“If you get me to 20,000 likes, I’ll do something amazing.”
That is what the performance artist Louise Orwin promises audiences in “Famehungry,” a TikTok-set existential crisis about being an entertainer in the digital age. Presented before a live crowd, it is also simultaneously livestreamed on the app.
In Wednesday’s show, Orwin performed tasks inspired by what she has seen on TikTok Live: eating in front of the camera, running on a treadmill, drinking from a Stanley Tumbler and performing TikTok dances, all while describing her career in performance art.
Whether Orwin’s antics would be witnessed by audiences beyond SoHo Playhouse, where “Famehungry” is running until Feb. 8 after success at the Edinburgh Fringe festival, was an open question this weekend as the app was briefly banned in the United States.

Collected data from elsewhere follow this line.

$ cat config.mk
export PLATFORM = sky130hd
export DESIGN_NAME = sbc_master
export DESIGN_NICKNAME = d
export VERILOG_FILES = /design/src/sbc_pkg.sv /design/src/sbc_master.sv
export SDC_FILE = /design/constraint.sdc
export NUM_CORES = 1
export LEC_CHECK = 0
export BUFFER_PORTS_ARGS = -buffer_cell sky130_fd_sc_hd__buf_4
export CAP_MARGIN = 15
export CORE_ASPECT_RATIO = 1.75
export CORE_UTILIZATION = 50
export CTS_CLUSTER_SIZE = 40
export DETAILED_ROUTE_END_ITERATION = 12
export HOLD_SLACK_MARGIN = 0.02
export PLACE_DENSITY = 0.75
export SYNTH_ARGS = -nofsm -noshare
export SYNTH_HDL_FRONTEND = slang
export SYNTH_SLANG_ARGS = --single-unit
$ cat constraint.sdc
create_clock -name clk -period 3.87 [get_ports clk]
set_input_delay 0.1935 -clock clk [delete_from_list [all_inputs] [get_ports clk]]
set_output_delay 0.1935 -clock clk [all_outputs]
set_load 0.005 [all_outputs]
$ cat src/sbc_pkg.sv
package sbc_pkg;

  // Bus widths
  localparam int ADDR_W      = 23;
  localparam int DATA_W      = 16;

  // Depth of the acknowledge and fault synchroniser chains
  localparam int SYNC_STAGES = 3;
  // Depth of the read data input registers
  localparam int DATA_STAGES = 2;

  // Clock and bus timing
  localparam int CLK_PERIOD_NS      = 10;
  localparam int BUS_PERIOD_NS      = 20;
  localparam int HALF_STATE_CYCLES  = (BUS_PERIOD_NS / 2) / CLK_PERIOD_NS;

  // Reset and idle values of the pins
  localparam logic            STROBE_IDLE = 1'h1;
  localparam logic            RW_READ     = 1'h1;
  localparam logic            RW_WRITE    = 1'h0;
  localparam logic            BUS_CLK_HI  = 1'h1;
  localparam logic            BUS_CLK_LO  = 1'h0;
  localparam logic [ADDR_W-1:0] ADDR_RESET = 23'h000000;
  localparam logic [DATA_W-1:0] DATA_RESET = 16'h0000;

  // Bus cycle states, one per half period of the bus clock
  typedef enum logic [3:0] {
    ST_IDLE,
    ST_S0,
    ST_S1,
    ST_S2,
    ST_S3,
    ST_S4,
    ST_WAIT,
    ST_S5,
    ST_S6,
    ST_S7
  } sbc_state_t;

  // Request from the core side
  typedef struct packed {
    logic              write;
    logic              upper;
    logic              lower;
    logic [ADDR_W-1:0] addr;
    logic [DATA_W-1:0] wdata;
  } sbc_req_t;

  // Pin outputs of the bus
  typedef struct packed {
    logic              bus_clk;
    logic              address_strobe_n;
    logic              upper_byte_strobe_n;
    logic              lower_byte_strobe_n;
    logic              rw_n;
    logic              addr_oe;
    logic [ADDR_W-1:0] addr;
    logic              data_oe;
    logic [DATA_W-1:0] data;
  } sbc_pins_t;

  // Completion reported to the core side
  typedef struct packed {
    logic              done;
    logic              fault;
    logic [DATA_W-1:0] rdata;
  } sbc_resp_t;

  localparam sbc_pins_t PINS_RESET = '{
    bus_clk:             BUS_CLK_LO,
    address_strobe_n:    STROBE_IDLE,
    upper_byte_strobe_n: STROBE_IDLE,
    lower_byte_strobe_n: STROBE_IDLE,
    rw_n:                RW_READ,
    addr_oe:             1'h0,
    addr:                ADDR_RESET,
    data_oe:             1'h0,
    data:                DATA_RESET
  };

  localparam sbc_resp_t RESP_RESET = '{
    done:  1'h0,
    fault: 1'h0,
    rdata: DATA_RESET
  };

  // Clock level driven during a state
  function automatic logic sbc_clk_level(input sbc_state_t st);
    unique case (st)
      ST_S0, ST_S2, ST_S4, ST_S6: sbc_clk_level = BUS_CLK_HI;
      default:                    sbc_clk_level = BUS_CLK_LO;
    endcase
  endfunction

endpackage

$ cat src/sbc_master.sv
`timescale 1ns/1ps
module sbc_master
  import sbc_pkg::*;
(
  // Clock and reset
  input  wire logic              clk,
  input  wire logic              reset,
  // Core request
  input  wire logic              req_valid,
  input  wire sbc_req_t          req,
  output logic                   req_ready,
  // Core response
  output sbc_resp_t              resp,
  // Bus pins driven by the master
  output logic                   bus_clk,
  output logic                   address_strobe_n,
  output logic                   upper_byte_strobe_n,
  output logic                   lower_byte_strobe_n,
  output logic                   rw_n,
  output logic [ADDR_W-1:0]      addr_out,
  output logic                   addr_oe,
  output logic [DATA_W-1:0]      data_out,
  output logic                   data_oe,
  // Bus pins driven by the slave
  input  wire logic [DATA_W-1:0] data_in,
  input  wire logic              transfer_ack_n,
  input  wire logic              bus_fault_n
);

  // Input synchronisers
  logic [SYNC_STAGES-1:0] ack_sync;
  logic [SYNC_STAGES-1:0] fault_sync;
  logic [DATA_W-1:0]      data_sync [DATA_STAGES];
  logic                   ack_seen;
  logic                   fault_seen;

  always_ff @(posedge clk) begin
    if (reset) begin
      ack_sync   <= '0;
      fault_sync <= '0;
    end else begin
      // Active high after inversion so reset means not asserted
      ack_sync   <= {ack_sync[SYNC_STAGES-2:0], ~transfer_ack_n};
      fault_sync <= {fault_sync[SYNC_STAGES-2:0], ~bus_fault_n};
    end
  end

  always_ff @(posedge clk) begin
    if (reset) begin
      data_sync[0] <= DATA_RESET;
      data_sync[1] <= DATA_RESET;
    end else begin
      data_sync[0] <= data_in;
      data_sync[1] <= data_sync[0];
    end
  end

  assign ack_seen   = ack_sync[SYNC_STAGES-1];
  assign fault_seen = fault_sync[SYNC_STAGES-1];

  // Cycle state
  sbc_state_t state;
  sbc_state_t next_state;
  sbc_req_t   cur;
  sbc_req_t   next_cur;
  logic       acked;
  logic       next_acked;
  logic       faulted;
  logic       next_faulted;
  sbc_pins_t  pins;
  sbc_pins_t  next_pins;
  sbc_resp_t  next_resp;
  logic       next_req_ready;
  logic       term_now;

  assign term_now = ack_seen | fault_seen;

  always_comb begin
    next_state     = state;
    next_cur       = cur;
    next_acked     = acked;
    next_faulted   = faulted;
    next_pins      = pins;
    next_resp      = resp;
    next_resp.done = 1'h0;

    unique case (state)
      ST_IDLE: begin
        // Start only when the next half period is high, so S0 is a high phase
        if (req_valid && req_ready && pins.bus_clk == BUS_CLK_LO) begin
          next_cur     = req;
          next_acked   = 1'h0;
          next_faulted = 1'h0;
          next_state   = ST_S0;
        end
      end
      ST_S0: begin
        next_state = ST_S1;
      end
      ST_S1: begin
        next_state = ST_S2;
      end
      ST_S2: begin
        next_state = ST_S3;
      end
      ST_S3: begin
        next_state = ST_S4;
      end
      ST_S4: begin
        // Recognition at the falling edge that ends S4
        if (term_now) begin
          next_acked   = ack_seen;
          next_faulted = fault_seen;
          next_state   = ST_S5;
        end else begin
          next_state = ST_WAIT;
        end
      end
      ST_WAIT: begin
        // Low half of a whole wait clock, then S4 again
        next_state = ST_S4;
      end
      ST_S5: begin
        next_state = ST_S6;
      end
      ST_S6: begin
        // Late fault is taken at the next falling edge after ack
        if (fault_seen) begin
          next_faulted = 1'h1;
        end
        next_state = ST_S7;
      end
      ST_S7: begin
        next_resp.done  = 1'h1;
        next_resp.fault = faulted;
        if (!cur.write && acked && !faulted) begin
          next_resp.rdata = data_sync[DATA_STAGES-1];
        end
        next_state = ST_IDLE;
      end
      default: begin
        next_state = ST_IDLE;
      end
    endcase

    // Pin values for the state being entered
    next_pins.bus_clk = sbc_clk_level(next_state);
    unique case (next_state)
      ST_IDLE: begin
        if (state == ST_S7) begin
          next_pins.addr_oe = 1'h0;
          next_pins.data_oe = 1'h0;
          next_pins.rw_n    = RW_READ;
        end
      end
      ST_S0: begin
        next_pins.rw_n = RW_READ;
      end
      ST_S1: begin
        next_pins.addr    = cur.addr;
        next_pins.addr_oe = 1'h1;
      end
      ST_S2: begin
        next_pins.address_strobe_n = 1'h0;
        if (cur.write) begin
          next_pins.rw_n = RW_WRITE;
        end else begin
          next_pins.upper_byte_strobe_n = ~cur.upper;
          next_pins.lower_byte_strobe_n = ~cur.lower;
        end
      end
      ST_S3: begin
        if (cur.write) begin
          next_pins.data    = cur.wdata;
          next_pins.data_oe = 1'h1;
        end
      end
      ST_S4: begin
        if (cur.write) begin
          next_pins.upper_byte_strobe_n = ~cur.upper;
          next_pins.lower_byte_strobe_n = ~cur.lower;
        end
      end
      ST_WAIT, ST_S5, ST_S6: begin
        // Strobes, address and data held unchanged
        next_pins.address_strobe_n = pins.address_strobe_n;
      end
      ST_S7: begin
        // Data and direction stay put on a write
        next_pins.address_strobe_n    = STROBE_IDLE;
        next_pins.upper_byte_strobe_n = STROBE_IDLE;
        next_pins.lower_byte_strobe_n = STROBE_IDLE;
      end
      default: begin
        next_pins = PINS_RESET;
      end
    endcase

    next_req_ready = (next_state == ST_IDLE);
  end

  always_ff @(posedge clk) begin
    if (reset) begin
      state     <= ST_IDLE;
      cur       <= '0;
      acked     <= 1'h0;
      faulted   <= 1'h0;
      pins      <= PINS_RESET;
      resp      <= RESP_RESET;
      req_ready <= 1'h0;
    end else begin
      state     <= next_state;
      cur       <= next_cur;
      acked     <= next_acked;
      faulted   <= next_faulted;
      pins      <= next_pins;
      resp      <= next_resp;
      req_ready <= next_req_ready;
    end
  end

  // Pin outputs are fields of the registered pin struct
  assign bus_clk             = pins.bus_clk;
  assign address_strobe_n    = pins.address_strobe_n;
  assign upper_byte_strobe_n = pins.upper_byte_strobe_n;
  assign lower_byte_strobe_n = pins.lower_byte_strobe_n;
  assign rw_n                = pins.rw_n;
  assign addr_out            = pins.addr;
  assign addr_oe             = pins.addr_oe;
  assign data_out            = pins.data;
  assign data_oe             = pins.data_oe;

endmodule // sbc_master

==> results.tsv, run 1 <==
stage	metric	value	unit
run_status	outcome	finished, final reports clean	
critical_path	CP arrival	2550	ps
finish	Multi-input gate area	2195	um^2
yosys	post-synthesis mux area share	0.3589	%
critical_path	largest driver fanout on the critical path	22	
critical_path	reg2reg setup slack	1570	ps
power	static leakage	2.742	nW
placement	Post-DP Area	6379	um^2
clock_tree	post-CTS sizing	0	
critical_path	crit path kind	register to register	
yosys	largest family of logic cells by synthesized area	simple AND/OR/NAND/NOR gates	
clock_tree	H-tree levels	4	
sta	TNS Setup	0	ps
finish	FILL cells	880	
power	NetSw	940.7	uW
critical_path	crit start category	register	
clock_tree	root buf cell	clkbuf_16	
critical_path	Setup crit start	state[0]$_SDFF_PP0_	
power	P per Cell Area	528.4	nW/um^2
sta	final hold violation count	0	
sta	Finish-stage setup viols	0	
grt	Total Routing Usage GR	23.33	%
routing	DRT Wirelength	13100	um
yosys	EDFF count, synth	0	
finish	Final nets	787	
floorplan	Initial Util	51.84	%
grt	vias in the first global route	4411	
yosys	Synth Area in Adders	0	%
routing	routed len/inst	15.14	um
grt	pin count of the biggest net entering global routing	100	
yosys	Post-synth ARST share	0	%
floorplan	Die ar.	11600	um^2
finish	storage element area	3023	um^2
yosys	synth warn	0	
yosys	Main synth FF type	dfxtp_1	
yosys	Unique masters post-synth	48	
routing	DR vias	4691	
sta	Slew Viols, Final	0	
clock_tree	CTS clock-pin slew for the worst setup and hold paths	60	ps
power	combinational power share	12.3	%
clock_tree	Longest Clk Path Bufs	2	
yosys	sequential element share of the synthesized area	54.19	%
yosys	Synth Register Bits	151	
clock_tree	Clock Sinks	151	
routing	initial drt markers	222	
placement	GP Congestion	0.7912	
worst_hold_path	Hold WC Path Type	input port to register	
floorplan	# rows	50	
grt	Remaining Overflow, GRT	0	
critical_path	crit path capture	resp[9]$_SDFFE_PP0P_	
sta	Clock Skews	5.041	ps
critical_path	FF-to-FF End	resp[9]$_SDFFE_PP0P_	
routing	DRC viols	0	
finish	area delta synth->final	28.80	%
sta	f_max	434.2	MHz
routing	First-pass DRT Iterations	6	
grt	initial antenna violation count	0	
power	Cell Int Power	2.856	mW
finish	post-route cell area	7184	um^2
routing	antenna viol nets, final	0	
floorplan	core area	10760	um^2
finish	ANT cells	0	
flow_run	Max-cap violations	0	
placement	DP HPWL	8278	um
critical_path	CP endpoint kind	register	
yosys	Post-Syn Area	5578	um^2
routing	Vias/cell	5.423	
floorplan	Die Height	141.7	um
sta	Worst slew margin	31.19	%
yosys	Mapped Avg Cell Area	9.099	um^2
floorplan	IO Pins	128	
yosys	xor/xnor share of the synthesized area	0.4711	%
sta	worst slew pin tran	1028	ps
placement	# port buffers	127	
yosys	simple-gate area share of the yosys netlist	20.91	%
clock_tree	Skew-Pair Late Insertion Delay	410	ps
power	sw frac	24.78	%
floorplan	Chip Width	81.84	um
sta	unrepaired setup endpoints after global routing	false	
power	clock group share of total power	42.9	%
yosys	Synthesized Nets	676	
critical_path	R2R cell count	3	
sta	minimum clock period	2303	ps
power	Worst VDD drop	0.0004070	V
critical_path	worst r2r src	state[0]$_SDFF_PP0_	
yosys	post-synthesis compound-gate area fraction	17.59	%
power	sequential share of power	44.8	%
sta	final period utilization	59.51	%
clock_tree	CTS tree	built	
critical_path	CP required	4120	ps
worst_hold_path	worst hold path depth	3	
clock_tree	CTS buffer count	17	
grt	first-pass GRT wire length	20800	um
finish	layout cells sized above 1	25.85	%
yosys	Syn Inst Count	613	
metal layers:
metal,part of all wire [%],GRT usage [%],vias to the layer above
li1,-,-,2347
met1,41,26.43,2164
met2,52,40.50,159
met3,5.4,6.688,21
met4,1.9,8.310,0
met5,0,0,-
registers in the layout, summed over array words and instances (netlist names):
register and cells:
lower_byte_strobe_n 1, req_ready 1, upper_byte_strobe_n 1, fault_sync 3, resp 18, ack_sync 3
addr_out 23, cur 42, bus_clk 1, data_out 16, faulted 1, data_oe 1
data_sync 32, address_strobe_n 1, addr_oe 1, state 4, acked 1, rw_n 1
area by class of cell:
type	count	share of cell area (%)
clock buffers	21	6.409
clock inverters	9	1.759
inverters	4	0.2090
multi-input cells	399	30.55
flip-flops and latches	151	42.08
well taps	130	2.264
repair buffers	151	16.74
cell usage in the layout, fill, tap and decap left out, types with 17 or more instances in the layout:
cell / instances
a21oi_1: 103
buf_4: 131
clkbuf_16: 17
dfxtp_1: 151
dlygate4sd3_1: 18
nand2_1: 31
nand2_2: 20
nand3_1: 75
nor2b_1: 40
o21ai_0: 38
o21ai_1: 40
worst min path at each step:
stage | startpoint | slack (ps) | to
2_1_floorplan | bus_fault_n | 260 | fault_sync[0]$_SDFF_PP0_
3_3_place_gp | bus_fault_n | 350 | fault_sync[0]$_SDFF_PP0_
3_5_place_dp | bus_fault_n | 350 | fault_sync[0]$_SDFF_PP0_
4_1_cts | req[6] | 30 | cur[6]$_SDFFE_PP0P_
6_report | req[6] | 40 | cur[6]$_SDFFE_PP0P_
5_1_grt | req[10] | 40 | cur[10]$_SDFFE_PP0P_
through the flow:
stage          hold slack, ps  instances  setup slack [ps]  total power [mW]  util, %
6_report                43.80        865              1567             3.796    66.77
5_1_grt                 35.27        865              1352             3.948    66.77
4_1_cts                 30.56        863              1215             3.820    66.41
3_5_place_dp            351.7        815              1262             2.179    59.28
3_3_place_gp            348.4        815              1425             2.163    59.28
2_1_floorplan           260.2        613              2402             2.091        -
worst max-delay path, stage by stage (launching register included):
cell and delay [ps]:
dfxtp_1 800, nand4bb_1 730, o21ai_0 490, a21oi_1 120
Yosys cell counts, drive strengths merged, types with 2 or more instances:
| master | instances | share of area (%) |
|---|---|---|
| a21oi | 103 | 9.2 |
| and3 | 2 | 0.22 |
| buf | 32 | 4.4 |
| clkbuf | 27 | 1.8 |
| dfxtp | 151 | 54 |
| inv | 3 | 0.20 |
| mux2i | 2 | 0.36 |
| nand2 | 51 | 4.3 |
| nand3 | 75 | 6.7 |
| nand3b | 2 | 0.27 |
| nor2 | 8 | 0.54 |
| nor2b | 40 | 4.5 |
| nor3 | 6 | 0.54 |
| nor4b | 3 | 0.74 |
| o211ai | 2 | 0.27 |
| o21ai | 78 | 7.0 |
| or3b | 3 | 0.47 |
| xnor2 | 2 | 0.31 |
kinds of logic after synthesis:
kind of cell           Yosys count
AO/OA/AOI/OAI                  190
XOR/XNOR                         3
buffers and inverters           63
flip-flops                     151
multiplexers                     2
AND/OR/NAND/NOR                204
what timing repair did:
item / in CTS / in global routing
hold endpoints to repair: 18 / 0
buffers inserted: 0 / 0
hold buffers: 18 / 0
power groups by stage:
stage	combinational [mW]	sequential (mW)	clock [mW]
5_1_grt	0.511	1.71	1.73
6_report	0.467	1.70	1.63
3_5_place_dp	0.446	1.73	0
4_1_cts	0.463	1.70	1.66
2_1_floorplan	0.390	1.70	0
3_3_place_gp	0.433	1.73	0
Power figures use the tool's default switching activity.
==> run 2, diff against run 1 <==
--- a/config.mk
+++ b/config.mk
@@ -8,7 +8,7 @@
 export BUFFER_PORTS_ARGS = -buffer_cell sky130_fd_sc_hd__buf_4
 export CAP_MARGIN = 15
 export CORE_ASPECT_RATIO = 1.75
-export CORE_UTILIZATION = 50
+export CORE_UTILIZATION = 48
 export CTS_CLUSTER_SIZE = 40
 export DETAILED_ROUTE_END_ITERATION = 12
 export HOLD_SLACK_MARGIN = 0.02
==> constraint.sdc (replaced) <==
create_clock -name clk -period 2 [get_ports clk]
set_input_delay 0.1 -clock clk [delete_from_list [all_inputs] [get_ports clk]]
set_output_delay 0.1 -clock clk [all_outputs]
set_load 0.005 [all_outputs]
==> run 2 against run 1 <==
Compared with the run above:
- utilization up 1.7 points
- clock skew increased by 1.7 ps
- sequential cell count did not move
- non-clock buffer count grew 50
- first-iteration DRC count down 1.8%
- sequential share of layout area shrank 2.8 points
- sequential power up 92%
- global-route usage down 0.19 points
- die area grew 4.1%
- fmax rose by 29%
- clock-buffer cell count grew 4
- via count is 5.9% higher
- critical path type unchanged
==> results.tsv, run 2 (synthesis gave the netlist of run 1 again) <==
stage	metric	value	unit	change
sta	final hold violation count	0		unchanged
grt	vias in the first global route	4819		was 4411
critical_path	crit start category	register		unchanged
critical_path	worst r2r src	state[3]$_SDFF_PP0_		was state[0]$_SDFF_PP0_
finish	area delta synth->final	37.82	%	was 28.80%
sta	unrepaired setup endpoints after global routing	false		unchanged
clock_tree	CTS clock-pin slew for the worst setup and hold paths	50	ps	was 60 ps
sta	Worst slew margin	49.37	%	was 31.19%
finish	Final nets	837		was 787
critical_path	CP endpoint kind	register		unchanged
finish	most common cell after layout, fill and taps aside	dfxtp_1		unchanged
routing	First-pass DRT Iterations	5		was 6
finish	post-route cell area	7687	um^2	was 7184 um^2
critical_path	Setup crit start	state[3]$_SDFF_PP0_		was state[0]$_SDFF_PP0_
critical_path	largest driver fanout on the critical path	12		was 22
grt	Total Routing Usage GR	23.14	%	was 23.33%
floorplan	# rows	51		was 50
finish	ANT cells	0		unchanged
power	P per Cell Area	974.9	nW/um^2	was 528.4 nW/um^2
critical_path	crit path kind	register to register		unchanged
routing	DR vias	4970		was 4691
routing	initial drt markers	218		was 222
placement	DP HPWL	8805	um	was 8278 um
finish	Top reg by flops	cur		unchanged
sta	Clock Skews	6.732	ps	was 5.041 ps
sta	Slew Viols, Final	0		unchanged
placement	GP Congestion	0.8131		was 0.7912
power	static leakage	2.969	nW	was 2.742 nW
finish	commonest non-fill, non-tap cells in the layout	151 x dfxtp_1, 138 x buf_4, 103 x a21oi_1		was 151 x dfxtp_1, 131 x buf_4, 103 x a21oi_1
floorplan	IO Pins	128		unchanged
finish	max reg flops	42		unchanged
clock_tree	CTS buffer count	17		unchanged
critical_path	CP required	2340	ps	was 4120 ps
worst_hold_path	Worst Hold Launch	reset		was req[6]
worst_hold_path	worst hold path depth	2		was 3
clock_tree	Longest Clk Path Bufs	2		unchanged
sta	Finish-stage setup viols	0		unchanged
placement	# port buffers	127		unchanged
clock_tree	root buf cell	clkbuf_16		unchanged
clock_tree	H-tree levels	4		unchanged
floorplan	Die Height	144.6	um	was 141.7 um
floorplan	Initial Util	49.67	%	was 51.84%
power	Worst VDD drop	0.0008270	V	was 0.0004070 V
grt	first-pass GRT wire length	22210	um	was 20800 um
sta	minimum clock period	1785	ps	was 2303 ps
floorplan	core area	11230	um^2	was 10760 um^2
placement	Post-DP Area	6494	um^2	was 6379 um^2
finish	fin util	68.45	%	was 66.77%
run_status	outcome	finished, final reports clean		unchanged
sta	worst slew pin tran	759.5	ps	was 1028 ps
sta	final period utilization	89.23	%	was 59.51%
critical_path	CP arrival	2120	ps	was 2550 ps
worst_hold_path	Hold WC Path Type	input port to register		unchanged
clock_tree	Clock Sinks	151		unchanged
routing	antenna viol nets, final	0		unchanged
floorplan	Die ar.	12070	um^2	was 11600 um^2
clock_tree	Skew-Pair Late Insertion Delay	410	ps	about the same
critical_path	R2R cell count	4		was 3
routing	DRT Wirelength	13720	um	was 13100 um
sta	TNS Setup	0	ps	unchanged
clock_tree	CTS tree	built		unchanged
routing	DRC viols	0		unchanged
sta	f_max	560.4	MHz	was 434.2 MHz
routing	Vias/cell	5.408		was 5.423
finish	layout cells sized above 1	24.90	%	was 25.85%
grt	initial antenna violation count	0		unchanged
grt	pin count of the biggest net entering global routing	77		was 100
flow_run	Max-cap violations	0		unchanged
routing	routed len/inst	14.93	um	was 15.14 um
grt	Remaining Overflow, GRT	0		unchanged
floorplan	Chip Width	83.49	um	was 81.84 um
run 2: timing repair:
| action | 4_1_cts | 5_1_grt |
|---|---|---|
| resized for setup | 0 | 0 |
| hold endpoints to repair | 60 | 0 |
| hold buffers | 60 | 0 |
| setup buffers | 0 | 0 |
run 2: power by group:
group	internal (mW)	switching (mW)	total, mW	leakage, nW
sequential	3.17	0.102	3.27	1.23
combinational	0.442	0.598	1.04	1.45
clock	2.03	1.15	3.18	0.290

“The jeopardy in terms of the practicalities of the show isn’t great, but also the sense of political jeopardy around the ban is really interesting for the work as well,” Orwin said. “It’s a strange situation to be in.”
Congress passed legislation last year to ban TikTok unless it was sold to a government-approved buyer, citing concerns that the Chinese government could gain access to sensitive user data and manipulate content on the app, which is owned by the Chinese company ByteDance.
After the Supreme Court upheld the law last week, TikTok briefly went dark before flickering back to life for many users when the incoming president, Donald J. Trump, indicated support for the app. (After Trump’s inauguration on Monday, he signed an executive order stalling the ban for 75 days.)
For many, what ultimately was an interruption in service became a joke. But the app’s legal status is murky, and Orwin is one of the users who still does not have access to TikTok. The production managed a workaround with a VPN service, but livestream commenters noted that the stream was laggy at times.
The premise of “Famehungry” — Orwin is mentored by a TikTok user who acts as a guide to the app’s frenetic universe — also offers a quick history of the show’s origins.
In 2020, Orwin was working in a youth theater therapy project when she met Jax Valentine, who was 15 and had about 30,000 TikTok followers — no guarantee of celebrity on an app driven by trends spread across many accounts. But for Orwin, an artist who saw opportunities dry up during the coronavirus pandemic, 30,000 people watching your work was unbelievable.
“I’d lost all my audiences,” she said. “I’d lost basically all of my income. And here was a 15-year-old who had access to a following and was making money off the app.”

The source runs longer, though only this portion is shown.